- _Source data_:
Start of Block

[src/rtl/ofdmhc_pkg.sv]
// Package: register map, fields, reset values and encodings of the OFDM header config bank
package ofdmhc_pkg;

	// ****************************************
	// Register indices on the control port
	// ****************************************
	localparam logic [1:0] REG_TX_HEADER_SETUP = 2'h0;
	localparam logic [1:0] REG_RX_HEADER_STATUS = 2'h1;
	localparam logic [1:0] REG_PHY_SETUP = 2'h2;
	localparam logic [1:0] REG_TEST_SWITCHES = 2'h3;

	// ****************************************
	// Reset values
	// ****************************************
	localparam logic [7:0] TX_HEADER_SETUP_RST = 8'h00;
	localparam logic [7:0] RX_HEADER_STATUS_RST = 8'h00;
	localparam logic [7:0] PHY_SETUP_RST = 8'h00;
	localparam logic [7:0] TEST_SWITCHES_RST = 8'h00;

	// Writable bits per register; others are status or reserved
	localparam logic [7:0] TX_HEADER_WMASK = 8'hf7;
	localparam logic [7:0] RX_HEADER_WMASK = 8'h08;
	localparam logic [7:0] PHY_SETUP_WMASK = 8'h3f;
	localparam logic [7:0] TEST_SWITCHES_WMASK = 8'hff;

	// ****************************************
	// Field positions
	// ****************************************
	localparam int HDR_RSV21_POS = 7;
	localparam int HDR_RSV18_POS = 6;
	localparam int HDR_RSV17_POS = 5;
	localparam int HDR_RSV5_POS = 4;
	localparam int SPUR_POS = 3;
	localparam int RXSEED_POS = 6;
	localparam int TXSEED_POS = 4;
	localparam int LOWOFS_POS = 3;
	localparam int INTLV_POS = 2;
	localparam int PTHR_POS = 5;
	localparam int RXOVR_POS = 4;

	// Power step that restarts sync under receiver override, in dB
	localparam int OVERRIDE_STEP_DB = 12;
	localparam logic [7:0] OVERRIDE_STEP = 8'd12;

	// ****************************************
	// Encodings
	// ****************************************
	typedef enum logic [2:0] {
		MCS_BPSK12_REP4 = 3'h0,
		MCS_BPSK12_REP2 = 3'h1,
		MCS_QPSK12_REP2 = 3'h2,
		MCS_QPSK12 = 3'h3,
		MCS_QPSK34 = 3'h4,
		MCS_QAM16_12 = 3'h5,
		MCS_QAM16_34 = 3'h6,
		MCS_UNDEF = 3'h7
	} ofdmhc_mcs_t;

	localparam logic [8:0] SEED_CODE0 = 9'h017;
	localparam logic [8:0] SEED_CODE1 = 9'h177;
	localparam logic [8:0] SEED_CODE2 = 9'h01c;
	localparam logic [8:0] SEED_CODE3 = 9'h17c;

	// Decoded modulation scheme handed to the modem
	typedef struct packed {
		logic [1:0] bitsPerCarrier;
		logic codeRateThreeQuarter;
		logic [2:0] freqRepetition;
	} ofdmhc_scheme_t;

	// Outgoing header fields
	typedef struct packed {
		logic reservedHdrBitTwentyone;
		logic reservedHdrBitEighteen;
		logic reservedHdrBitSeventeen;
		logic reservedHdrBitFive;
		logic [4:0] rateField;
		logic [1:0] scramblerField;
	} ofdmhc_hdr_t;

	// Receive control states
	typedef enum logic [2:0] {
		RX_IDLE = 3'b001,
		RX_FRAME = 3'b010,
		RX_RESTART = 3'b100
	} ofdmhc_rxst_t;

endpackage

[src/rtl/ofdmhc_mcs_decode.sv]
// Module: modulation/coding code to scheme and scrambler seed decoder
`timescale 1ns/1ps
module ofdmhc_mcs_decode
	import ofdmhc_pkg::*;
(
	// Codes
	input wire logic [2:0] modulationCodingCode,
	input wire logic [1:0] seedCode,
	// Decoded
	output ofdmhc_scheme_t scheme,
	output logic [8:0] pnSeed
);

	always_comb begin
		scheme = '0;
		case (ofdmhc_mcs_t'(modulationCodingCode))
			MCS_BPSK12_REP4: begin
				scheme = '{2'd1, 1'b0, 3'd4};
			end
			MCS_BPSK12_REP2: begin
				scheme = '{2'd1, 1'b0, 3'd2};
			end
			MCS_QPSK12_REP2: begin
				scheme = '{2'd2, 1'b0, 3'd2};
			end
			MCS_QPSK12: begin
				scheme = '{2'd2, 1'b0, 3'd1};
			end
			MCS_QPSK34: begin
				scheme = '{2'd2, 1'b1, 3'd1};
			end
			MCS_QAM16_12: begin
				scheme = '{2'd3, 1'b0, 3'd1};
			end
			MCS_QAM16_34: begin
				scheme = '{2'd3, 1'b1, 3'd1};
			end
			default: begin
				// Code 7 has no scheme; report all zero
				scheme = '0;
			end
		endcase
	end

	always_comb begin
		case (seedCode)
			2'h0: pnSeed = SEED_CODE0;
			2'h1: pnSeed = SEED_CODE1;
			2'h2: pnSeed = SEED_CODE2;
			default: pnSeed = SEED_CODE3;
		endcase
	end

endmodule

[src/rtl/ofdmhc_regs.sv]
// Module: OFDM PHY header configuration and status register bank
`timescale 1ns/1ps
// What this block does
// Software-written reserved header bits 21, 18, 17 and 5 go unchanged into the outgoing header.
// The 3-bit transmit code fills the low rate-field bits and the upper rate bits are zero.
// Codes 0 to 6 decode to BPSK/QPSK/16-QAM schemes with their rates and repetitions.
// Receive reserved bits, rate code and seed are loaded at the frame start event.
// The receive status register shows the reserved bits of the last frame, read-only.
// Bit 3 of the receive status register is writable and enables spur compensation.
// The receive code field reports the low three rate bits of the last frame.
// The receive seed field mirrors the received scrambler field and picks the descrambler seed.
// The transmit seed field picks the scrambler seed and fills the outgoing scrambler field.
// Software sets low-offset reception only when the offset is surely below 57.3 kHz.
// The interleave bit chooses a depth of one symbol or of the spreading factor.
// Bandwidth codes 0 to 3 select options 1 to 4, with code 0 the default.
// The 3-bit preamble threshold drives the detector, lower meaning more sensitive.
// With override on during reception, a power rise above 12 dB per symbol restarts sync.
// The override bit is zero for disabled and one for enabled.
// Software does not program the undefined modulation code 7.
module ofdmhc_regs
	import ofdmhc_pkg::*;
(
	// Clock and reset
	input wire logic mclk,
	input wire logic sys_rst,
	// Register access from the control interface
	input wire logic regWrite,
	input wire logic regRead,
	input wire logic [1:0] regAddr,
	input wire logic [7:0] regWdata,
	output logic [7:0] regRdata,
	// Receiver header status, valid with the frame start pulse
	input wire logic rxFrameStartIrq,
	input wire logic [4:0] rxRateField,
	input wire logic [1:0] rxScramblerField,
	input wire logic [3:0] rxReservedBits,
	// Receiver activity and per-symbol power in dB
	input wire logic rxFrameActive,
	input wire logic symbolStrobe,
	input wire logic [7:0] symbolPowerDb,
	// Transmit header and scheme
	output ofdmhc_hdr_t txHeader,
	output ofdmhc_scheme_t txScheme,
	output logic [8:0] txPnSeed,
	// Receive scheme and descrambler seed
	output ofdmhc_scheme_t rxScheme,
	output logic [8:0] rxPnSeed,
	// Modem configuration
	output logic [1:0] bandwidthOption,
	output logic interleaveDepthSelect,
	output logic lowOffsetReception,
	output logic spurCompensationEnable,
	output logic [2:0] preambleThreshold,
	output logic receiverOverrideEnable,
	output logic rxSyncRestart
);

	// ****************************************
	// Register storage
	// ****************************************
	logic [7:0] txHdrSetup_ff;
	logic [7:0] rxHdrStatus_ff;
	logic [7:0] phySetup_ff;
	logic [7:0] testSwitches_ff;
	logic [7:0] regRdata_ff;
	logic [7:0] nxt_rxHdrStatus;
	logic [7:0] nxt_phySetup;
	logic [7:0] nxt_regRdata;

	wire wrTx = regWrite && (regAddr == REG_TX_HEADER_SETUP);
	wire wrRx = regWrite && (regAddr == REG_RX_HEADER_STATUS);
	wire wrPhy = regWrite && (regAddr == REG_PHY_SETUP);
	wire wrSw = regWrite && (regAddr == REG_TEST_SWITCHES);

	wire [7:0] txWrVal = regWdata & TX_HEADER_WMASK;
	wire [7:0] swWrVal = regWdata & TEST_SWITCHES_WMASK;

	// Status bits read-only
	// Writes touch only writable bits; status bits keep their value
	wire [7:0] rxAfterWr = wrRx ?
		((rxHdrStatus_ff & ~RX_HEADER_WMASK) | (regWdata & RX_HEADER_WMASK)) : rxHdrStatus_ff;
	wire [7:0] phyAfterWr = wrPhy ?
		((phySetup_ff & ~PHY_SETUP_WMASK) | (regWdata & PHY_SETUP_WMASK)) : phySetup_ff;

	// Status capture on frame start
	// Capture wins over a software write to the same status bits, which are read-only anyway
	assign nxt_rxHdrStatus = rxFrameStartIrq ?
		{rxReservedBits, rxAfterWr[SPUR_POS], rxRateField[2:0]} : rxAfterWr;
	// Received seed capture
	assign nxt_phySetup = rxFrameStartIrq ?
		{rxScramblerField, phyAfterWr[5:0]} : phyAfterWr;

	always_ff @(posedge mclk) begin
		if (sys_rst) begin
			txHdrSetup_ff <= TX_HEADER_SETUP_RST;
		end else if (wrTx) begin
			txHdrSetup_ff <= txWrVal;
		end
	end

	always_ff @(posedge mclk) begin
		if (sys_rst) begin
			rxHdrStatus_ff <= RX_HEADER_STATUS_RST;
			phySetup_ff <= PHY_SETUP_RST;
		end else begin
			rxHdrStatus_ff <= nxt_rxHdrStatus;
			phySetup_ff <= nxt_phySetup;
		end
	end

	always_ff @(posedge mclk) begin
		if (sys_rst) begin
			testSwitches_ff <= TEST_SWITCHES_RST;
		end else if (wrSw) begin
			testSwitches_ff <= swWrVal;
		end
	end

	// ****************************************
	// Read path, registered one cycle after the read strobe
	// ****************************************
	always_comb begin
		case (regAddr)
			REG_TX_HEADER_SETUP: nxt_regRdata = txHdrSetup_ff;
			REG_RX_HEADER_STATUS: nxt_regRdata = rxHdrStatus_ff;
			REG_PHY_SETUP: nxt_regRdata = phySetup_ff;
			default: nxt_regRdata = testSwitches_ff;
		endcase
	end

	always_ff @(posedge mclk) begin
		if (sys_rst) begin
			regRdata_ff <= 8'h00;
		end else if (regRead) begin
			regRdata_ff <= nxt_regRdata;
		end
	end
	assign regRdata = regRdata_ff;

	// ****************************************
	// Outgoing header and decoders
	// ****************************************
	// Reserved bits into header
	assign txHeader.reservedHdrBitTwentyone = txHdrSetup_ff[HDR_RSV21_POS];
	assign txHeader.reservedHdrBitEighteen = txHdrSetup_ff[HDR_RSV18_POS];
	assign txHeader.reservedHdrBitSeventeen = txHdrSetup_ff[HDR_RSV17_POS];
	assign txHeader.reservedHdrBitFive = txHdrSetup_ff[HDR_RSV5_POS];
	// Rate field zero-extended
	assign txHeader.rateField = {2'b00, txHdrSetup_ff[2:0]};
	// Scrambler field from seed select
	assign txHeader.scramblerField = phySetup_ff[TXSEED_POS +: 2];

	// Transmit code decode
	ofdmhc_mcs_decode u_txDecode (
		.modulationCodingCode(txHdrSetup_ff[2:0]),
		.seedCode(phySetup_ff[TXSEED_POS +: 2]),
		.scheme(txScheme),
		.pnSeed(txPnSeed)
	);

	// Receive code uses the same mapping
	ofdmhc_mcs_decode u_rxDecode (
		.modulationCodingCode(rxHdrStatus_ff[2:0]),
		.seedCode(phySetup_ff[RXSEED_POS +: 2]),
		.scheme(rxScheme),
		.pnSeed(rxPnSeed)
	);

	// Bandwidth option
	assign bandwidthOption = phySetup_ff[1:0];
	// Interleaver depth select
	assign interleaveDepthSelect = phySetup_ff[INTLV_POS];
	assign lowOffsetReception = phySetup_ff[LOWOFS_POS];
	// Spur compensation enable
	assign spurCompensationEnable = rxHdrStatus_ff[SPUR_POS];
	// Detector threshold
	assign preambleThreshold = testSwitches_ff[PTHR_POS +: 3];
	// Override enable bit
	assign receiverOverrideEnable = testSwitches_ff[RXOVR_POS];

	// ****************************************
	// Receiver override monitor
	// ****************************************
	ofdmhc_rxst_t rxState_ff;
	ofdmhc_rxst_t nxt_rxState;
	logic [7:0] lastPower_ff;
	logic havePower_ff;

	// Compared as a 9-bit sum so the threshold cannot wrap past 255
	wire [8:0] powerLimit = {1'b0, lastPower_ff} + {1'b0, OVERRIDE_STEP};
	wire powerJump = symbolStrobe && havePower_ff && ({1'b0, symbolPowerDb} > powerLimit);

	always_comb begin
		nxt_rxState = rxState_ff;
		case (rxState_ff)
			RX_IDLE: begin
				if (rxFrameActive) nxt_rxState = RX_FRAME;
			end
			RX_FRAME: begin
				// Restart on a large power step
				if (!rxFrameActive) nxt_rxState = RX_IDLE;
				else if (receiverOverrideEnable && powerJump) nxt_rxState = RX_RESTART;
			end
			RX_RESTART: begin
				nxt_rxState = RX_IDLE;
			end
			default: begin
				nxt_rxState = RX_IDLE;
			end
		endcase
	end

	always_ff @(posedge mclk) begin
		if (sys_rst) begin
			rxState_ff <= RX_IDLE;
		end else begin
			rxState_ff <= nxt_rxState;
		end
	end

	always_ff @(posedge mclk) begin
		if (sys_rst || rxState_ff != RX_FRAME) begin
			havePower_ff <= 1'b0;
			lastPower_ff <= 8'h00;
		end else if (symbolStrobe) begin
			havePower_ff <= 1'b1;
			lastPower_ff <= symbolPowerDb;
		end
	end

	assign rxSyncRestart = (rxState_ff == RX_RESTART);

	// ****************************************
	// Checks
	// ****************************************
	chk_rx_capture_load: assert property (@(posedge mclk) disable iff (sys_rst)
		rxFrameStartIrq |=> rxHdrStatus_ff[2:0] == $past(rxRateField[2:0])
			&& rxHdrStatus_ff[7:4] == $past(rxReservedBits))
		else $error("receive status not captured at frame start");
	chk_rx_reserved_ro: assert property (@(posedge mclk) disable iff (sys_rst)
		!rxFrameStartIrq |=> $stable(rxHdrStatus_ff[7:4]))
		else $error("receive reserved bits changed without frame start");
	chk_rx_code_ro: assert property (@(posedge mclk) disable iff (sys_rst)
		!rxFrameStartIrq |=> $stable(rxHdrStatus_ff[2:0]))
		else $error("receive code changed without frame start");
	chk_spur_write: assert property (@(posedge mclk) disable iff (sys_rst)
		wrRx |=> spurCompensationEnable == $past(regWdata[SPUR_POS]))
		else $error("spur enable not written");
	chk_rx_seed_load: assert property (@(posedge mclk) disable iff (sys_rst)
		rxFrameStartIrq |=> phySetup_ff[7:6] == $past(rxScramblerField))
		else $error("receive seed not captured");
	chk_tx_rate_upper: assert property (@(posedge mclk) disable iff (sys_rst)
		txHeader.rateField[4:3] == 2'b00 && txHeader.rateField[2:0] == txHdrSetup_ff[2:0])
		else $error("transmit rate field wrong");
	chk_tx_reserved_bits: assert property (@(posedge mclk) disable iff (sys_rst)
		wrTx |=> txHeader.reservedHdrBitFive == $past(regWdata[HDR_RSV5_POS])
			&& txHeader.reservedHdrBitTwentyone == $past(regWdata[HDR_RSV21_POS]))
		else $error("reserved header bits not taken from write");
	chk_tx_seed_zero: assert property (@(posedge mclk) disable iff (sys_rst)
		phySetup_ff[5:4] == 2'h0 |-> txPnSeed == SEED_CODE0)
		else $error("transmit seed 0 wrong");
	chk_override_restart: assert property (@(posedge mclk) disable iff (sys_rst)
		(rxState_ff == RX_FRAME && rxFrameActive && receiverOverrideEnable && powerJump)
			|=> rxSyncRestart ##1 !rxSyncRestart)
		else $error("override restart missing");
	chk_override_off: assert property (@(posedge mclk) disable iff (sys_rst)
		!$past(receiverOverrideEnable) |-> !$rose(rxSyncRestart))
		else $error("restart while override disabled");
	chk_option_map: assert property (@(posedge mclk) disable iff (sys_rst)
		wrPhy |=> bandwidthOption == $past(regWdata[1:0]) || $past(rxFrameStartIrq) == 1'b0
			&& bandwidthOption == $past(regWdata[1:0]))
		else $error("bandwidth option not written");
	chk_tx_rate_write: assert property (@(posedge mclk) disable iff (sys_rst)
		wrTx |=> txHeader.rateField == {2'b00, $past(regWdata[2:0])})
		else $error("transmit rate field not taken from write");
	chk_tx_scheme_top: assert property (@(posedge mclk) disable iff (sys_rst)
		txHdrSetup_ff[2:0] == 3'h6 |-> txScheme.bitsPerCarrier == 2'd3
			&& txScheme.codeRateThreeQuarter && txScheme.freqRepetition == 3'd1)
		else $error("code 6 not decoded as 16-QAM three quarter");
	chk_tx_seed_field: assert property (@(posedge mclk) disable iff (sys_rst)
		wrPhy |=> txHeader.scramblerField == $past(regWdata[TXSEED_POS +: 2]))
		else $error("transmit scrambler field not written");
	chk_rx_seed_map: assert property (@(posedge mclk) disable iff (sys_rst)
		phySetup_ff[RXSEED_POS +: 2] == 2'h1 |-> rxPnSeed == SEED_CODE1)
		else $error("receive seed code 1 wrong");
	chk_interleave_write: assert property (@(posedge mclk) disable iff (sys_rst)
		wrPhy |=> interleaveDepthSelect == $past(regWdata[INTLV_POS]))
		else $error("interleave select not written");
	chk_threshold_write: assert property (@(posedge mclk) disable iff (sys_rst)
		wrSw |=> preambleThreshold == $past(regWdata[PTHR_POS +: 3]))
		else $error("preamble threshold not written");
	chk_override_write: assert property (@(posedge mclk) disable iff (sys_rst)
		wrSw |=> receiverOverrideEnable == $past(regWdata[RXOVR_POS]))
		else $error("override bit not written");
	chk_restart_in_frame: assert property (@(posedge mclk) disable iff (sys_rst)
		rxSyncRestart |-> $past(rxFrameActive) && $past(receiverOverrideEnable))
		else $error("restart outside reception or with override off");

	cov_frame_start: cover property (@(posedge mclk) disable iff (sys_rst) rxFrameStartIrq);
	cov_restart: cover property (@(posedge mclk) disable iff (sys_rst) rxSyncRestart);
	cov_tx_write: cover property (@(posedge mclk) disable iff (sys_rst) wrTx ##1 wrPhy);
	cov_start_write: cover property (@(posedge mclk) disable iff (sys_rst) rxFrameStartIrq && wrRx);

endmodule

[config.mk]
export PLATFORM = sky130hd
export DESIGN_NAME = ofdmhc_regs
export DESIGN_NICKNAME = d
export VERILOG_FILES = /design/src/rtl/ofdmhc_pkg.sv /design/src/rtl/ofdmhc_mcs_decode.sv /design/src/rtl/ofdmhc_regs.sv
export SDC_FILE = /design/constraint.sdc
export NUM_CORES = 1
export LEC_CHECK = 0
export BUFFER_PORTS_ARGS = -buffer_cell sky130_fd_sc_hd__buf_4
export CAP_MARGIN = 10
export CORE_ASPECT_RATIO = 1.4
export CORE_MARGIN = 2
export CORE_UTILIZATION = 25
export CTS_CLUSTER_SIZE = 8
export DETAILED_ROUTE_END_ITERATION = 6
export PLACE_DENSITY_LB_ADDON = 0.2
export RECOVER_POWER = 100
export SLEW_MARGIN = 5
export SYNTH_ARGS = -nofsm -noshare
export SYNTH_HDL_FRONTEND = slang
export SYNTH_SLANG_ARGS = --single-unit
[constraint.sdc]
create_clock -name mclk -period 2.1 [get_ports mclk]
set_clock_uncertainty 0.1 [all_clocks]
set_input_delay 0.105 -clock mclk [delete_from_list [all_inputs] [get_ports mclk]]
set_output_delay 0.105 -clock mclk [all_outputs]
set_load 0.01 [all_outputs]
==> results.ini, run 1 <==
[global_route]
antenna_found_initial = 0
grt_max_degree = 41
busiest_layer = met2
grt-ovfl-total = 0
grt_util_met1_pct = 13.3
grt_pass1_vias = 2053
track_usage_pct = 11.7
grt_first_pass_wirelength_um = 10400
grtUsageMet2_pct = 20.8
grt_use_met3_pct = 3.13

[sta]
max_freq_mhz = 482
grt_setup_unrepaired = true
hold_viol = 0
fin_crit_sh_pct = 98.8
fin_crit_ps = 2070
slew_violations = 0
slew_headroom_pct = 41.8
finalSetupViolCount = 0
final.setup.tns_ps = 0
worstMarginPinSlew_ps = 873
whs_ps = 79.4
setup_slack_ps = 25.1

[worst_setup_path]
crit_required_ps = 2190
critPathMostFrequentCell = o211ai_1
end_kind = register
start_kind = register
max_stage_delay_ps = 340
crit_chain = and3_4 -> o21ai_0 -> xor2_1 -> ha_1 -> o211ai_1 -> a32oi_1 -> o211ai_1 -> nor4b_1
path_buf_inv = 0
cp.arrival_ps = 2160
crit_fanout = 3
cpLargestDelayFamily = compound AO/OA/AOI/OAI gates
slowest_stage = dfxtp_2
path_class = register to register

[logic_synthesis]
netlist_instances = 268
yosysWarningCount = 0
ys_ff_latch = 51
synth_seq_area_share_pct = 39.0
ys_types = 34
syn_area_um2 = 2620
syn_avg_cell_area_um2 = 9.76

[layout]
drive_gt1_share_pct = 18.2
instances_no_fill = 500
fin_util_pct = 34.1
multi_input_area_um2 = 1350
synthToLayoutAreaGrowth_pct = 34.1
nNetsFinal = 407
fillers = 1152
antennaDiodeCount = 0
final_area_um2 = 3510
seq_area_um2 = 1030

[place]
dpl_cell_area_um2 = 3240
dp_slack_ps = -36.3
dp.cells = 463
place.gp.congestion = 0.789
io_buffers = 84
hpwlAfterDp_um = 4850

[cts]
clk_pin_slew_ps = 70
clock_latency_ps = 290
cts_buffers = 5
cts_tree = done
clock_path_buffers = 2
clock_sinks = 51
htreeDepth = 2
cts-root-buf = clkbuf_16

[min_path]
hold_class = primary input to register

[power_and_ir_drop]
p_int_mw = 1.73
clkPwrFrac_pct = 40.2
combPwrFrac_pct = 14.7
power_density_nw_per_um2 = 651
worst_ir_drop_vdd_v = 0.000451
total_power_mw = 2.28
seq_power_share_pct = 45.1
netSwitchingFraction_pct = 24.3
p_switching_uw = 556
p_leak_nw = 1.52

[outcome]
status = complete, no violations

[routing]
vias_per_cell = 4.27
first_pass_iters = 4
drcViolationCount = 0
drt-initial-drc-count = 66
ant_nets = 0
vias = 2136
wl_per_cell_um = 13.4
wl_um = 6700

[job]
maxCapViolCount = 0

[floorplanning]
rows = 44
dieArea_um2 = 11300
io_pins = 95
core_area_um2 = 10300
start_util_pct = 25.4
die_w_um = 90.5
die_h_um = 125

## logic make-up (layout without fill, tap and decap cells)
group	after synthesis	after routing	synth area share, %
buf+inv	46	134	10.6
simple gates	80	80	13.5
compound gates	12	12	3.01
other cells	2	8	0.287
mux	57	57	25.5
flops	51	51	39.0
xor+xnor	11	11	3.68
fa+ha+maj	9	9	4.30
## cell usage after synthesis, drive strengths merged
cell    count  area share (%)
and3        3            0.72
ha          9             4.3
nand3b      2            0.72
buf        31             8.5
mux4        7             6.3
a32oi       1            0.33
clkbuf      8             1.1
o31ai       1            0.29
a22oi       1            0.29
nor2       56             8.0
nand3       2            0.57
xnor2       7             2.3
xor2        4             1.3
a21oi       4            0.77
nor4b       1            0.33
nor3b       2            0.57
mux2i      48              18
o21ai       2            0.38
o211ai      2            0.57
nand4       2            0.48
mux2        2            0.86
o21ba       1            0.38
nand2       6            0.86
inv         7             1.0
nor3        4            0.77
nor2b       2            0.48
conb        2            0.29
dfxtp      51              39
## layout by cell type (no fill, tap or decap), drive strengths merged, types with 3 or more instances in the layout
cell type	instances
dfxtp	51
mux4	7
conb	8
dlygate4sd3	26
ha	9
xor2	4
a21oi	4
xnor2	7
and3	3
nand2	6
mux2i	48
nor2	56
clkbuf	65
buf	34
nor3	4
inv	7
## per-layer routing
metal	part of all wire [%]	wire, µm
met3	4.9	328
met2	51	3420
met5	0	0
met4	1.7	111
met1	42	2840
## worst register-to-register path, stage by stage, from the launching register on
cell      delay, ps
dfxtp_2         340
and3_4          180
o21ai_0         100
xor2_1          160
ha_1            320
o211ai_1        110
a32oi_1         190
o211ai_1        130
nor4b_1         320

End of Block

- _PROBLEM TO WORK ON_:
Given the records above, return exactly the lines starting at the line containing "localparam logic [7:0] TX_HEADER_SETUP_RST" and ending at the line containing "localparam logic [7:0] PHY_SETUP_WMASK", including both.

- _FINISHED TASK_:
	localparam logic [7:0] TX_HEADER_SETUP_RST = 8'h00;
	localparam logic [7:0] RX_HEADER_STATUS_RST = 8'h00;
	localparam logic [7:0] PHY_SETUP_RST = 8'h00;
	localparam logic [7:0] TEST_SWITCHES_RST = 8'h00;

	// Writable bits per register; others are status or reserved
	localparam logic [7:0] TX_HEADER_WMASK = 8'hf7;
	localparam logic [7:0] RX_HEADER_WMASK = 8'h08;
	localparam logic [7:0] PHY_SETUP_WMASK = 8'h3f;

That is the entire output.